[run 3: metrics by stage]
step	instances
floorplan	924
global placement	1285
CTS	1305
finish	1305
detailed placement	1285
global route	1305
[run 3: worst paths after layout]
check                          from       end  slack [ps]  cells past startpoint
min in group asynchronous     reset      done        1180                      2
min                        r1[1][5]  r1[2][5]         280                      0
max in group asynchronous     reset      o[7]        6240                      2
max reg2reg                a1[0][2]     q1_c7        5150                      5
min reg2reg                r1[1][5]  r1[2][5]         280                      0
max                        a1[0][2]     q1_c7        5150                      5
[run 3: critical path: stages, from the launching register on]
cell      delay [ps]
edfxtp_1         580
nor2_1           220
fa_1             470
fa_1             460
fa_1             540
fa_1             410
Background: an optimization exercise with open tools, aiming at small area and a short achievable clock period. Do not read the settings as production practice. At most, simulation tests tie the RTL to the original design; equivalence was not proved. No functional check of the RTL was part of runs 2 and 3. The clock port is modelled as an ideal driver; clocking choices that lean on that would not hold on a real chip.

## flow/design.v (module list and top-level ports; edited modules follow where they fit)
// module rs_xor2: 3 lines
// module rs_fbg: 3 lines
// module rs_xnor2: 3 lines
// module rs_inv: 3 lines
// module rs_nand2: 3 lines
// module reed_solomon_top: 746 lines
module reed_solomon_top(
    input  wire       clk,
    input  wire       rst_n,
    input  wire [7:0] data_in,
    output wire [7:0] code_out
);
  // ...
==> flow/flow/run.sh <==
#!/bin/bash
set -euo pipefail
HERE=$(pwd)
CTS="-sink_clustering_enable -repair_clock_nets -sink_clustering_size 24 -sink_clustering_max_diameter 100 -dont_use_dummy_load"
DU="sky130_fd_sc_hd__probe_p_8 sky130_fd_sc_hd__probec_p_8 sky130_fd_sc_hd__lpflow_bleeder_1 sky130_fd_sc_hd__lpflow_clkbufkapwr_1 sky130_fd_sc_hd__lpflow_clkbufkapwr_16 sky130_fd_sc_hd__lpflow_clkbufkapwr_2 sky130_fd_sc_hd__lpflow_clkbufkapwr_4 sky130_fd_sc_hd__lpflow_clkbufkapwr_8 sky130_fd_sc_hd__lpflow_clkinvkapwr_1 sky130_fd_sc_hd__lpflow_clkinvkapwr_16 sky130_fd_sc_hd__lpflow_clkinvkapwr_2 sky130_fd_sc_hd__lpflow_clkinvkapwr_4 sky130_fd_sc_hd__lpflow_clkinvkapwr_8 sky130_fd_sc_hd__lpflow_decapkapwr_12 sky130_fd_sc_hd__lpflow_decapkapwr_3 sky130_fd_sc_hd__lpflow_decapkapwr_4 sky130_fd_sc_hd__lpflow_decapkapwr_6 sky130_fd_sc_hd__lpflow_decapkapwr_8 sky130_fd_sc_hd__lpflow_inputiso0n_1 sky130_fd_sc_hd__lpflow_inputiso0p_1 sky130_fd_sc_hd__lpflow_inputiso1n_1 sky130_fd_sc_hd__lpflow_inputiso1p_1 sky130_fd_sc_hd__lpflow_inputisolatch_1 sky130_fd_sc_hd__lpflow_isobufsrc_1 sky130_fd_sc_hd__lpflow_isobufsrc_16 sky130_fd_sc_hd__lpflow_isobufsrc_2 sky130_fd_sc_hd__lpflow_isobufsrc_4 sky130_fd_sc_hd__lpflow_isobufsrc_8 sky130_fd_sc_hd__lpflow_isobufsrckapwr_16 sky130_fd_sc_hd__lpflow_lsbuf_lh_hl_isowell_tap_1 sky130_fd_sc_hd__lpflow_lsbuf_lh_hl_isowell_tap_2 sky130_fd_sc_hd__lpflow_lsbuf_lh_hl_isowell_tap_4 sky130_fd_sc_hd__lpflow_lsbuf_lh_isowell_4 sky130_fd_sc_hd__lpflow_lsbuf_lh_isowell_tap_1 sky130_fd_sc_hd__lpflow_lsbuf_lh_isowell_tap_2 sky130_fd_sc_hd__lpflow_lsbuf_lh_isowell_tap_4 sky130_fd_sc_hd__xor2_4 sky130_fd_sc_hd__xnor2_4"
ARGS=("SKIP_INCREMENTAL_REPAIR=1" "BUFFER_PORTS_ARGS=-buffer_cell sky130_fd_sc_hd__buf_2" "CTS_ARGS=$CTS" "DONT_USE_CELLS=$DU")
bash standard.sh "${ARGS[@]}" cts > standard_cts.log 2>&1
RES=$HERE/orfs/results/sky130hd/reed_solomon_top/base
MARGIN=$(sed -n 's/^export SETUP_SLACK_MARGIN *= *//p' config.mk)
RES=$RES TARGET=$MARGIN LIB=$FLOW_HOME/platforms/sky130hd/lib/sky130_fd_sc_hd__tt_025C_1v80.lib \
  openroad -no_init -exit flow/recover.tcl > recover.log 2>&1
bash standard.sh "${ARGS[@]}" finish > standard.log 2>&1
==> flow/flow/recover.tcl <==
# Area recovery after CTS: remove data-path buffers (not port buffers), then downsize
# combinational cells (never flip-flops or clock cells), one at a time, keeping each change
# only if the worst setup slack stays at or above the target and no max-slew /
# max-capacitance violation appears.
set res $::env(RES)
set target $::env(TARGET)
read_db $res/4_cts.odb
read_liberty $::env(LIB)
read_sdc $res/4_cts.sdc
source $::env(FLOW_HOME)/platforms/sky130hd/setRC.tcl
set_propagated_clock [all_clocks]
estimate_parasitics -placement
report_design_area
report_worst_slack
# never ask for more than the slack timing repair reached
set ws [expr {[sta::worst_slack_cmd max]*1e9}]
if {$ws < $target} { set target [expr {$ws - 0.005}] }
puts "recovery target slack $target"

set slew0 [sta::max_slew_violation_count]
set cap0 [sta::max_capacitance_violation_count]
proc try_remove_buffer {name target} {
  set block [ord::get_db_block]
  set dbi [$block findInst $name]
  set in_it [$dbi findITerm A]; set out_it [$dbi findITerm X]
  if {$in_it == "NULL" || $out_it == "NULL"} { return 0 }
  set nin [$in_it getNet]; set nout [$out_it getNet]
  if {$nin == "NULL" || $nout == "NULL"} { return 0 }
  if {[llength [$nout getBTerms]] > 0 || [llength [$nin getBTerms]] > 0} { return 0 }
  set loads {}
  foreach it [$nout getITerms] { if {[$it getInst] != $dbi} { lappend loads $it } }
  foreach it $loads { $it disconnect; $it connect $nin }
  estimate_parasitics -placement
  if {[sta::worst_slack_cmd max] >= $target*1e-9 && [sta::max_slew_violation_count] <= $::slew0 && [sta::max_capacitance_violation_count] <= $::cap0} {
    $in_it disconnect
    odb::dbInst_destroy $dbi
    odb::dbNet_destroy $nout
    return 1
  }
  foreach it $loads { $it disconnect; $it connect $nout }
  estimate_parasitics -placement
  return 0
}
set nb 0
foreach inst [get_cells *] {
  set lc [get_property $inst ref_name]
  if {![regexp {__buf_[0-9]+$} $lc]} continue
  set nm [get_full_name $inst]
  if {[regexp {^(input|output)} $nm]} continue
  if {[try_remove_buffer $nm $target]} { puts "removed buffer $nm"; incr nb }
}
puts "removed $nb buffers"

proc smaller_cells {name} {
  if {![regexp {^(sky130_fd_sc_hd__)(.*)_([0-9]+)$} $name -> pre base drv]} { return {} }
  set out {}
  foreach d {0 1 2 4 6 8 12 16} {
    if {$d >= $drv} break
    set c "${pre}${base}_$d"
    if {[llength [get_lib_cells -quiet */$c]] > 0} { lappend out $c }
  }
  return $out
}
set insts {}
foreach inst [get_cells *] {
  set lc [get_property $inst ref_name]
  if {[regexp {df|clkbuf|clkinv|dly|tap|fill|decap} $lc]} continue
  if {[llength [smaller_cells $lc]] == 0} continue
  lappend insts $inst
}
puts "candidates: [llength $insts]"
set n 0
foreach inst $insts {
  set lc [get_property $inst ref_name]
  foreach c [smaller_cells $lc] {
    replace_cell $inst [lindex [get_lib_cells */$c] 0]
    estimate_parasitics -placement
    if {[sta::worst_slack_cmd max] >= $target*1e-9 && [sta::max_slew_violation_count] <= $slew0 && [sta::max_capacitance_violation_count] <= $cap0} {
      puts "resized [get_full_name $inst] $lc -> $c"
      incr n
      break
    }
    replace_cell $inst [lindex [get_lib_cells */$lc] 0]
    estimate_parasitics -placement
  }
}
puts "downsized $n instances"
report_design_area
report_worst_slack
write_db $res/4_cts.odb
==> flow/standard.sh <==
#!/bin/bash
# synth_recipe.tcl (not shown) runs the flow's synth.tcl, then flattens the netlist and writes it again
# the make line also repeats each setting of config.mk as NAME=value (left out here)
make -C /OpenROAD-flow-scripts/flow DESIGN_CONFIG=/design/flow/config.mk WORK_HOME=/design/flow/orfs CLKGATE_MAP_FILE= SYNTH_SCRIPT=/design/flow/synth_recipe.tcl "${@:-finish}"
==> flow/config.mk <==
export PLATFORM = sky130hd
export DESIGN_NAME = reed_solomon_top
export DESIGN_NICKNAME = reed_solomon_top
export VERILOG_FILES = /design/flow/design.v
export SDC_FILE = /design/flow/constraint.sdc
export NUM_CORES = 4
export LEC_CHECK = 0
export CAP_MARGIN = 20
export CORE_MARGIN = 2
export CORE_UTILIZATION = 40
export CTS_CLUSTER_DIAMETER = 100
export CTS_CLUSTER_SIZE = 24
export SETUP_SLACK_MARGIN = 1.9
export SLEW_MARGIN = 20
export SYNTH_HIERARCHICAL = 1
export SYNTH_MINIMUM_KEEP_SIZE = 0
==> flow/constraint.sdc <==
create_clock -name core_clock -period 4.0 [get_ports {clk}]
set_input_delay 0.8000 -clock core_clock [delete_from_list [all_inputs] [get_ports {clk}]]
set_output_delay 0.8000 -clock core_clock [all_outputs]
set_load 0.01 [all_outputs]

▸ TASK ITEM
Among the entries above, copy exactly only the lines starting with the one containing "# max-capacitance violation appears." and going through the one containing "set cap0 [sta::max_capacitance_violation_count]", both ends included.

▸ SOLUTION BELOW
# max-capacitance violation appears.
set res $::env(RES)
set target $::env(TARGET)
read_db $res/4_cts.odb
read_liberty $::env(LIB)
read_sdc $res/4_cts.sdc
source $::env(FLOW_HOME)/platforms/sky130hd/setRC.tcl
set_propagated_clock [all_clocks]
estimate_parasitics -placement
report_design_area
report_worst_slack
# never ask for more than the slack timing repair reached
set ws [expr {[sta::worst_slack_cmd max]*1e9}]
if {$ws < $target} { set target [expr {$ws - 0.005}] }
puts "recovery target slack $target"

set slew0 [sta::max_slew_violation_count]
set cap0 [sta::max_capacitance_violation_count]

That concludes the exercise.